ASSESSMENT AND METHODOLOGY
1. Research on the description, prevalence, and correlates of pediatric cancer pain.
2. Evaluation of the effects of coursework and workshops about pediatric cancer pain on professional practice.
3. Development and evaluation of the impact of quality assurance programs on the management of pain in childhood cancer.
4. Further refinement and validation of instruments to measure cancer pain in children.
1. Development of more convenient drug delivery systems, including transdermal application.
2. Development of new analgesics which provide relief of intense pain with fewer side effects than opioids that are currently available. In particular, agents that can relieve severe pain but produce less respiratory depression would be extremely useful for infants and patients with diminished respiratory reserve.
3. Development of more effective agents for management of side effects. For example, antiemetics for patients unable to tolerate phenothiazines or butyrophenones, or antipruritics for patients whose itching is refractory to antihistamines.
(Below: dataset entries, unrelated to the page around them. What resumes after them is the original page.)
--- src/shared/srh_map.svh ---
// Timing constants and field layouts for the static RAM host controller
`ifndef SRH_MAP_SVH
`define SRH_MAP_SVH
`define SRH_CLK_NS 100
`define SRH_ADDR_W 8
`define SRH_DATA_W 4
`define SRH_DEPTH 256
`define SRH_T_RC_NS 800
`define SRH_T_CO2_NS 850
`define SRH_T_DIS_NS 350
`define SRH_T_DF_NS 150
`define SRH_T_CW2_NS 550
`define SRH_T_WP_NS 400
`define SRH_T_DW_NS 400
`define SRH_T_DH_NS 100
`define SRH_T_AW_NS 150
`define SRH_T_CDR_NS 0
`define SRH_CYC_UP(t) (((t) + `SRH_CLK_NS - 1) / `SRH_CLK_NS)
`define SRH_CYC_MIN1(t) ((`SRH_CYC_UP(t) < 1) ? 1 : `SRH_CYC_UP(t))
`define SRH_CNT_W 4
`endif

--- src/shared/srh_pkg.sv ---
// Types for the static RAM host controller
package srh_pkg;
  typedef struct packed {
    logic write;
    logic [7:0] addr;
    logic [3:0] wdata;
  } srh_req_t;
  typedef struct packed {
    logic chip_select_active_low;
    logic standby_select;
    logic output_disable;
    logic write_strobe_n;
    logic [7:0] addr;
  } srh_pins_t;
endpackage

--- src/design/srh_ctrl.sv ---
// Host-side controller driving a 256 x 4 asynchronous static CMOS RAM
//
// What this block does
// RULE1: RAM stores 256 four-bit words on an 8-bit address; data returns unchanged.
// RULE2: RAM is static; controller issues no refresh and no clock.
// RULE3: Standby select low forces RAM standby, blocking every access.
// RULE4: Retention begins on standby deassertion, with zero delay required.
// RULE5: Read data valid 850 ns after standby select asserted.
// RULE6: Outputs valid within 350 ns of output disable going low.
// RULE7: Outputs float within 150 ns of deselect or disable.
// RULE8: Read data is not trusted after an address change.
// RULE9: Read data is not trusted after chip select deasserts.
// RULE10: Standby select stays high 550 ns before write strobe ends.
// RULE11: Separate data paths allow output disable held low.
// RULE12: Shared data path holds output disable high through writes.
// RULE13: Write keeps address steady, 400 ns strobe, 400 ns setup, 100 ns hold.
// RULE14: Wait one 800 ns read cycle after leaving retention.
`timescale 1ns/1ns
`default_nettype none
`include "srh_map.svh"
module srh_ctrl
(
  input wire logic clk_sys,
  input wire logic rst_n,
  input wire logic req_valid,
  input wire srh_pkg::srh_req_t req,
  output logic req_ready,
  input wire logic retain_req,
  output logic retain_active,
  output logic rd_valid,
  output logic [3:0] rd_data,
  output srh_pkg::srh_pins_t pins,
  output logic [3:0] ram_din,
  output logic ram_din_oe,
  input wire logic [3:0] ram_dout
);
  import srh_pkg::*;

  // ----------------------------------------
  // Timing counts
  // ----------------------------------------
  localparam logic [3:0] RD_CYC = 4'(`SRH_CYC_MIN1(`SRH_T_CO2_NS));
  localparam logic [3:0] WP_CYC = 4'(`SRH_CYC_MIN1(`SRH_T_WP_NS));
  localparam logic [3:0] CW_CYC = 4'(`SRH_CYC_MIN1(`SRH_T_CW2_NS));
  localparam logic [3:0] SU_CYC = 4'(`SRH_CYC_MIN1(`SRH_T_AW_NS));
  localparam logic [3:0] DH_CYC = 4'(`SRH_CYC_MIN1(`SRH_T_DH_NS));
  localparam logic [3:0] DF_CYC = 4'(`SRH_CYC_MIN1(`SRH_T_DF_NS));
  localparam logic [3:0] RC_CYC = 4'(`SRH_CYC_MIN1(`SRH_T_RC_NS));

  typedef enum logic [2:0] {S_IDLE, S_RD, S_WSU, S_WP, S_WDH, S_FLOAT, S_RET, S_REC}
    srh_state_t;

  srh_state_t state_r;
  srh_state_t state_nxt;
  logic [3:0] cnt_r;
  logic [3:0] cnt_nxt;

  // Both selects follow this one decode, so they never disagree
  function automatic logic in_access(input srh_state_t s);
    return s inside {S_RD, S_WSU, S_WP, S_WDH};
  endfunction

  // ----------------------------------------
  // Sequencer
  // ----------------------------------------
  always_comb
  begin
    state_nxt = state_r;
    cnt_nxt = (cnt_r == 4'h0) ? 4'h0 : cnt_r - 4'h1;
    unique case (state_r)
      S_IDLE:
      begin
        if (retain_req)
        begin
          state_nxt = S_RET; // RULE4
        end
        else if (req_valid)
        begin
          state_nxt = req.write ? S_WSU : S_RD;
          // Standby select rises with the access, so the longer of the waits governs
          cnt_nxt = req.write ? ((CW_CYC > WP_CYC + SU_CYC) ? CW_CYC - WP_CYC : SU_CYC)
                              : RD_CYC; // RULE5 RULE10
        end
      end
      S_RD:
      begin
        if (cnt_r == 4'h1)
        begin
          state_nxt = S_FLOAT;
          cnt_nxt = DF_CYC; // RULE7
        end
      end
      S_WSU:
      begin
        if (cnt_r == 4'h1)
        begin
          state_nxt = S_WP;
          cnt_nxt = WP_CYC; // RULE13
        end
      end
      S_WP:
      begin
        if (cnt_r == 4'h1)
        begin
          state_nxt = S_WDH;
          cnt_nxt = DH_CYC; // RULE13
        end
      end
      S_WDH:
      begin
        if (cnt_r == 4'h1)
        begin
          state_nxt = S_FLOAT;
          cnt_nxt = DF_CYC;
        end
      end
      S_FLOAT:
      begin
        if (cnt_r == 4'h1)
        begin
          state_nxt = S_IDLE;
        end
      end
      S_RET:
      begin
        if (!retain_req)
        begin
          state_nxt = S_REC;
          cnt_nxt = RC_CYC; // RULE14
        end
      end
      S_REC:
      begin
        if (cnt_r == 4'h1)
        begin
          state_nxt = S_IDLE;
        end
      end
    endcase
  end

  always_ff @(posedge clk_sys or negedge rst_n)
  begin
    if (!rst_n)
    begin
      state_r <= S_IDLE;
      cnt_r <= 4'h0;
    end
    else
    begin
      state_r <= state_nxt;
      cnt_r <= cnt_nxt;
    end
  end

  // ----------------------------------------
  // Request capture and pins
  // ----------------------------------------
  always_ff @(posedge clk_sys or negedge rst_n)
  begin
    if (!rst_n)
    begin
      ram_din <= 4'h0;
    end
    else if (state_r == S_IDLE && in_access(state_nxt))
    begin
      // Data is frozen for the whole cycle
      ram_din <= req.wdata; // RULE13
    end
  end

  always_ff @(posedge clk_sys or negedge rst_n)
  begin
    if (!rst_n)
    begin
      pins.addr <= 8'h00;
      pins.chip_select_active_low <= 1'b1;
      pins.standby_select <= 1'b0;
      pins.output_disable <= 1'b1;
      pins.write_strobe_n <= 1'b1;
      ram_din_oe <= 1'b0;
    end
    else
    begin
      // Standby select drops in idle, float, retention and recovery; no access runs then
      pins.standby_select <= in_access(state_nxt); // RULE3 RULE4
      pins.chip_select_active_low <= !in_access(state_nxt);
      // Address is frozen for the whole cycle; hold time after a move is zero
      if (state_r == S_IDLE && in_access(state_nxt))
      begin
        pins.addr <= req.addr; // RULE13
      end
      // Shared data bus assumed, so disable stays high across writes
      pins.output_disable <= (state_nxt != S_RD); // RULE6 RULE11 RULE12
      pins.write_strobe_n <= (state_nxt != S_WP); // RULE13
      ram_din_oe <= (state_nxt inside {S_WSU, S_WP, S_WDH}); // RULE13
    end
  end

  // ----------------------------------------
  // Read capture
  // ----------------------------------------
  always_ff @(posedge clk_sys or negedge rst_n)
  begin
    if (!rst_n)
    begin
      rd_valid <= 1'b0;
      rd_data <= 4'h0;
    end
    else
    begin
      // Sampled before address or select move, since hold time is zero
      rd_valid <= (state_r == S_RD && cnt_r == 4'h1); // RULE8 RULE9
      if (state_r == S_RD && cnt_r == 4'h1)
      begin
        rd_data <= ram_dout; // RULE1
      end
    end
  end

  always_ff @(posedge clk_sys or negedge rst_n)
  begin
    if (!rst_n)
    begin
      req_ready <= 1'b0;
      retain_active <= 1'b0;
    end
    else
    begin
      req_ready <= (state_nxt == S_IDLE); // RULE2
      retain_active <= (state_nxt == S_RET);
    end
  end
endmodule
`default_nettype wire

--- config.mk ---
export PLATFORM = sky130hd
export DESIGN_NAME = srh_ctrl
export DESIGN_NICKNAME = d
export VERILOG_FILES = /design/src/shared/srh_pkg.sv /design/src/design/srh_ctrl.sv
export VERILOG_INCLUDE_DIRS = /design/src /design/src/shared
export SDC_FILE = /design/constraint.sdc
export NUM_CORES = 1
export LEC_CHECK = 0
export ABC_AREA = 1
export BUFFER_PORTS_ARGS = -buffer_cell sky130_fd_sc_hd__buf_2
export CORE_ASPECT_RATIO = 1.4
export CORE_MARGIN = 4
export CORE_UTILIZATION = 55
export DETAILED_ROUTE_END_ITERATION = 12
export PLACE_DENSITY = 0.8
export SETUP_SLACK_MARGIN = 0.2
export SLEW_MARGIN = 0
export SYNTH_ARGS = -nofsm -noshare
export SYNTH_HDL_FRONTEND = slang
export SYNTH_SLANG_ARGS = --single-unit
--- constraint.sdc ---
create_clock -name clk_sys -period 2.6 [get_ports clk_sys]
set_input_delay 0 -clock clk_sys [delete_from_list [all_inputs] [get_ports clk_sys]]
set_output_delay 0 -clock clk_sys [all_outputs]
set_load 0.02 [all_outputs]
After elaboration in Yosys (flattened, before gate mapping)
Cells that the tools add are included.
{ "totals": {"inputBits": 21, "output_inout_bits": 24, "ff_bits": 31, "word_cells": 57} }
{ "classes": {"add_sub_neg": 1, "n_reduce_logical": 10, "eq_ne": 15, "muxes": 18} }
{ "ops": {"columns": ["operator", "n"], "rows": [
  ["4-bit two-way mux", 8],
  ["3-bit two-way mux", 7],
  ["4-bit one-hot mux with 5 select lines", 1],
  ["3-bit equality test, second input constant", 6],
  ["3-bit one-hot mux with 6 select lines", 1],
  ["3-bit by 2-bit equality test with 1-bit output, second input constant", 4],
  ["3-bit by 1-bit equality test with 1-bit output, second input constant", 2],
  ["3-bit logical NOT", 2],
  ["4-bit by 1-bit equality test with 1-bit output, second input constant", 1],
  ["4-bit logical NOT", 1],
  ["4-bit nonzero test", 1],
  ["2-bit OR reduction", 2],
  ["4-bit by 1-bit subtractor with 4-bit output, second input constant", 1],
  ["3-bit by 1-bit != test with 1-bit output, second input constant", 1],
  ["3-bit by 2-bit != test with 1-bit output, second input constant", 1],
  ["3-bit nonzero test", 1],
  ["1-bit logical AND", 2],
  ["2-bit two-way mux", 1],
  ["1-bit logical NOT", 1]
]} }

Longest topological paths before layout
{ "depth": {"word_depth": 7, "mapped_depth": 13, "depth_no_buf": 12} }

Worst setup path after synthesis
OpenSTA, ideal clock, no wires.
{ "synth_path": {"kind": "register to register", "start": "reg cnt_r[3]", "end": "reg pins[0] in the netlist's numbering", "setup_ns": 0.117, "path_buffers": 1, "path_stages_with_launch": 12, "t_arrival_ns": 1.494, "slack_ns": 0.989, "period_less_slack_ns": 1.611, "t_required_ns": 2.483, "cell_sequence": "dfrtp_1 -> nor2_2 -> nand3_1 -> nand2_2 -> nand3_4 -> inv_2 -> nand2_1 -> nand3_4 -> nand2_4 -> buf_8 -> nand2_2 -> nand2_1"} }
{ "synth_between": {"elab_chain_cells": 6, "word_cells_on_any_way": 12, "classes_between": "eq/ne: 5; mux: 5; reduce/logical: 2"} }
{ "synth_lines": {"columns": ["element", "line_no", "source"], "rows": [
  ["start, declared", "srh_ctrl.sv:55", "logic [3:0] cnt_r;"],
  ["start signal, assigned", "srh_ctrl.sv:152", "cnt_r <= cnt_nxt;"],
  ["4-bit by 1-bit equality test with 1-bit output (*)", null, null],
  ["3-bit two-way mux, on equally long branches", null, null],
  ["3-bit one-hot mux with 6 select lines (*)", "srh_ctrl.sv:70", "unique case (state_r)"],
  ["via state_nxt[2]", "srh_ctrl.sv:54", "srh_state_t state_nxt;"],
  ["3-bit by 1-bit equality test with 1-bit output (tied with other cells)", "srh_ctrl.sv:60", "return s inside {S_RD, S_WSU, S_WP, S_WDH};"],
  ["4-bit nonzero test (*)", "srh_ctrl.sv:60", null],
  ["1-bit logical AND (*)", "srh_ctrl.sv:189", "if (state_r == S_IDLE && in_access(state_nxt))"],
  ["end, declared", "srh_ctrl.sv:32", "output srh_pkg::srh_pins_t pins,"]
]} }
Mark *: on every way through the listed nets, which the timed path passes. The rest lies on a longest branch.
A chain may end at the register's enable or synchronous reset.

Final worst setup path
{ "layout_path": {"start": "reg state_r[2]", "end": "reg pins[5] in the netlist's numbering"} }
{ "layout_between": {"elab_chain_cells": 6, "word_cells_on_any_way": 24, "classes_between": "eq/ne: 11; mux: 8; reduce/logical: 5"} }
{ "layout_lines": {"columns": ["element", "line_no", "source"], "rows": [
  ["start, declared", "srh_ctrl.sv:53", "srh_state_t state_r;"],
  ["start signal, assigned", "srh_ctrl.sv:151", "state_r <= state_nxt;"],
  ["3-bit equality test or 3-bit by 1-bit equality test with 1-bit output (tied branches)", "srh_ctrl.sv:70", null],
  ["2-bit OR reduction (no line)", null, null],
  ["3-bit one-hot mux with 6 select lines (*)", "srh_ctrl.sv:70", null],
  ["via state_nxt[0]", "srh_ctrl.sv:54", null],
  ["3-bit by 1-bit equality test with 1-bit output (tied with other cells)", "srh_ctrl.sv:60", null],
  ["4-bit nonzero test (*)", "srh_ctrl.sv:60", null],
  ["1-bit logical AND (*)", "srh_ctrl.sv:189", null]
]} }
Marked as above.

==> results_dict.tcl <==
set metrics [dict create \
    status "completed" \
    clock_skew_ps 8.12 \
    h-tree-depth 2 \
    cts_repair_resize_count 0 \
    avgSynthCellArea_sq_um 9.18 \
    synth_fp_nets 192 \
    grt.total_usage 0.241 \
    period_needed_ps 2060 \
    io_buffers 44 \
    cap_viol_max_count 0 \
    die_w_um 53.2 \
    cts_root_buf "clkbuf_4" \
    hold_buffers 17 \
    rows 22 \
    fmax_mhz 485 \
    worst-setup-path-type "flip-flop to flip-flop" \
    antenna_found_initial 0 \
    area_delta_synth_final_pct 27.7 \
    grt_pass1_vias 1476 \
    rsz0062_at_grt "false" \
    arrival_ps 2280 \
    worst_slack_ps 540 \
    n_fill_cell 208 \
    synthDistinctLibCells 28 \
    drive_gt1_frac 0.387 \
    syn_inst 171 \
    grt_max_degree 32 \
    numCtsBuffers 5 \
    start_kind "flip-flop" \
    power_density_nw_per_um2 1300 \
    cts.path.max_buffers 2 \
    cts_tree "built" \
    clock-sinks 31 \
    tightestPinTransition_ps 676 \
    vias 1393 \
    die-area_sq_um 3790 \
    fin_crit_sh 0.792 \
    placed_area_sq_um 1780 \
    initial_core_util 0.588 \
    clkTransAtPathRegs_ps 100 \
    coreArea_sq_um 2670 \
    place_hpwl_um 2770 \
    swShare 0.514 \
    finalSetupTns_ps 0 \
    boundaryPins 45 \
    drt-initial-drc-count 31 \
    preCtsSetupSlack_ps 579 \
    drc_errors 0 \
    seq_area_frac_synth 0.496 \
    insertedDiodeCount 0 \
    postCtsSetupRepairBufs 0 \
    wirelength_um 3980 \
    wire_per_inst_um 14.7 \
    clk_latency_ps 330 \
    hold_class "input port to flip-flop" \
    multiInputGateArea_sq_um 666 \
    antenna_left 0 \
    p_leak_nw 1.08 \
    hold_viol_final 0 \
    end_kind "flip-flop" \
    vias_per_cell 5.14 \
    synth_area_sq_um 1570 \
    drv_slew 0 \
    gp_congestion 0.952 \
    finalInstanceArea_sq_um 2010 \
    cp_max_fo 16 \
    vdd_drop_max_v 0.000797 \
    p_sw_mw 1.35 \
    dr.pass1.iters 4 \
    p_comb_frac 0.560 \
    die_h_um 71.2 \
    final_net_count 255 \
    slew_headroom 0.549 \
    yosysWarnings 0 \
    rrSetupSlack_ps 540 \
    grt.overflow.total 0 \
    grt_pass1_wl_um 6690 \
    p_int_mw 1.27 \
    crit_required_ps 2820 \
    clock_power_share 0.100 \
    finalSetupViolations 0 \
    seqCellArea_sq_um 779 \
    synth_seq_cells 31 \
    p_seq_frac 0.340 \
]
-- registers in the layout, indices dropped and copies added (netlist names) --
name,cells
pins,12
cnt_r,4
ram_din,4
rd_data,4
state_r,3
ram_din_oe,1
rd_valid,1
req_ready,1
retain_active,1
-- per-stage QoR --
stage / hold WS [ps] / cells / util / total power, mW
finish: 61.7 / 271 / 0.751 / 2.62
floorplan: -296 / 171 / - / 2.04
global route: 66.5 / 271 / 0.751 / 2.84
CTS: 52.3 / 271 / 0.751 / 2.62
global placement: 58.6 / 246 / 0.668 / 2.29
detailed placement: 76.3 / 246 / 0.668 / 2.33
-- routing by layer --
| layer | routed length [um] | vias up | track usage |
|---|---|---|---|
| li1 | - | 685 | - |
| met1 | 1480 | 646 | 0.252 |
| met2 | 2180 | 46 | 0.439 |
| met3 | 163 | 16 | 0.0520 |
| met4 | 154 | 0 | 0.111 |
| met5 | 0 | - | 0 |
-- layout by cell type (no fill, tap or decap), types with 5 or more instances in the layout --
cell / instances
dfrtp_1: 28
inv_1: 10
nor2_1: 7
clkbuf_4: 5
inv_2: 6
buf_2: 44
nand2_1: 41
dlygate4sd3_1: 17
nand2_2: 14
o21ai_0: 6
nand3_1: 20
-- power by group through the flow --
stage	combinational [mW]	sequential (mW)	clock, mW
final	1.46	0.890	0.262
after global routing	1.64	0.913	0.291
after CTS	1.47	0.884	0.267
after detailed placement	1.44	0.893	0
after global placement	1.40	0.887	0
after floorplan	1.03	1.01	0
-- final cells by class --
cell class / instances / share of cell area
clock inverters: 3 / 0.00749
repair buffers: 61 / 0.195
multi-input cells: 117 / 0.332
well taps: 36 / 0.0225
clock buffers: 5 / 0.0187
flip-flops and latches: 31 / 0.389
inverters: 18 / 0.0362
-- critical path, stage by stage, from the launching register on --
cell     delay [ps]
dfrtp_1         560
nor2_8          210
nand2_4          90
inv_4           170
nand3_2         150
nand3_2         160
nand3_4          90
nand3_4         190
nand2_4         170
nand2_2          90
nand2_1          50
-- Yosys cell counts (all sizes together) --
cell      n  area [sq um]
o211ai    1          7.51
buf       4          48.8
inv      18          72.6
nand2    58           275
dfrtp    28           701
clkbuf    1          3.75
nor4      1          6.26
nand3    26           183
nand4     4          31.3
o221ai    1          8.76
nor2     11          70.1
o21ai     6          30.0
nor3      2          10.0
o31ai     2          15.0
o2111ai   1          8.76
dfstp     3          78.8
a21oi     4          20.0
-- path summary, 6_finish.rpt --
check / start / endpoint / depth (start not counted)
max: state_r[2]$_DFF_PN0_ / pins[5]$_DFFE_PN0P_ / 10
min: retain_req / cnt_r[3]$_DFF_PN0_ / 3
max reg2reg: state_r[2]$_DFF_PN0_ / pins[5]$_DFFE_PN0P_ / 10
min reg2reg: pins[3]$_DFFE_PN0P_ / pins[3]$_DFFE_PN0P_ / 2
max in group asynchronous: rst_n / pins[3]$_DFFE_PN0P_ / 2
min in group asynchronous: rst_n / rd_data[2]$_DFFE_PN0P_ / 2
-- cell families after synthesis --
logic type             synth area share
DFF                               0.496
and+or+nand+nor                   0.367
AOI/OAI and AO/OA                0.0574
buffers and inverters            0.0797
No activity file was read; power rests on OpenSTA's default activity.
4. Comparisons of short-acting and long-acting oral analgesics in children.
5. Study of the importance of neuropathic pain in cancer pain in children and comparisons of the various treatments for neuropathic pain, including tricyclics and anticonvulsants.
1. Local anesthesia
a. When should local anesthesia be used?
b. What local anesthetics are most effective?
c. Are anesthetic creams effective?
d. What is the feasibility and efficacy of ionophoresis of lidocaine and other local an-esthetic delivery methods, including buffered lidocaine?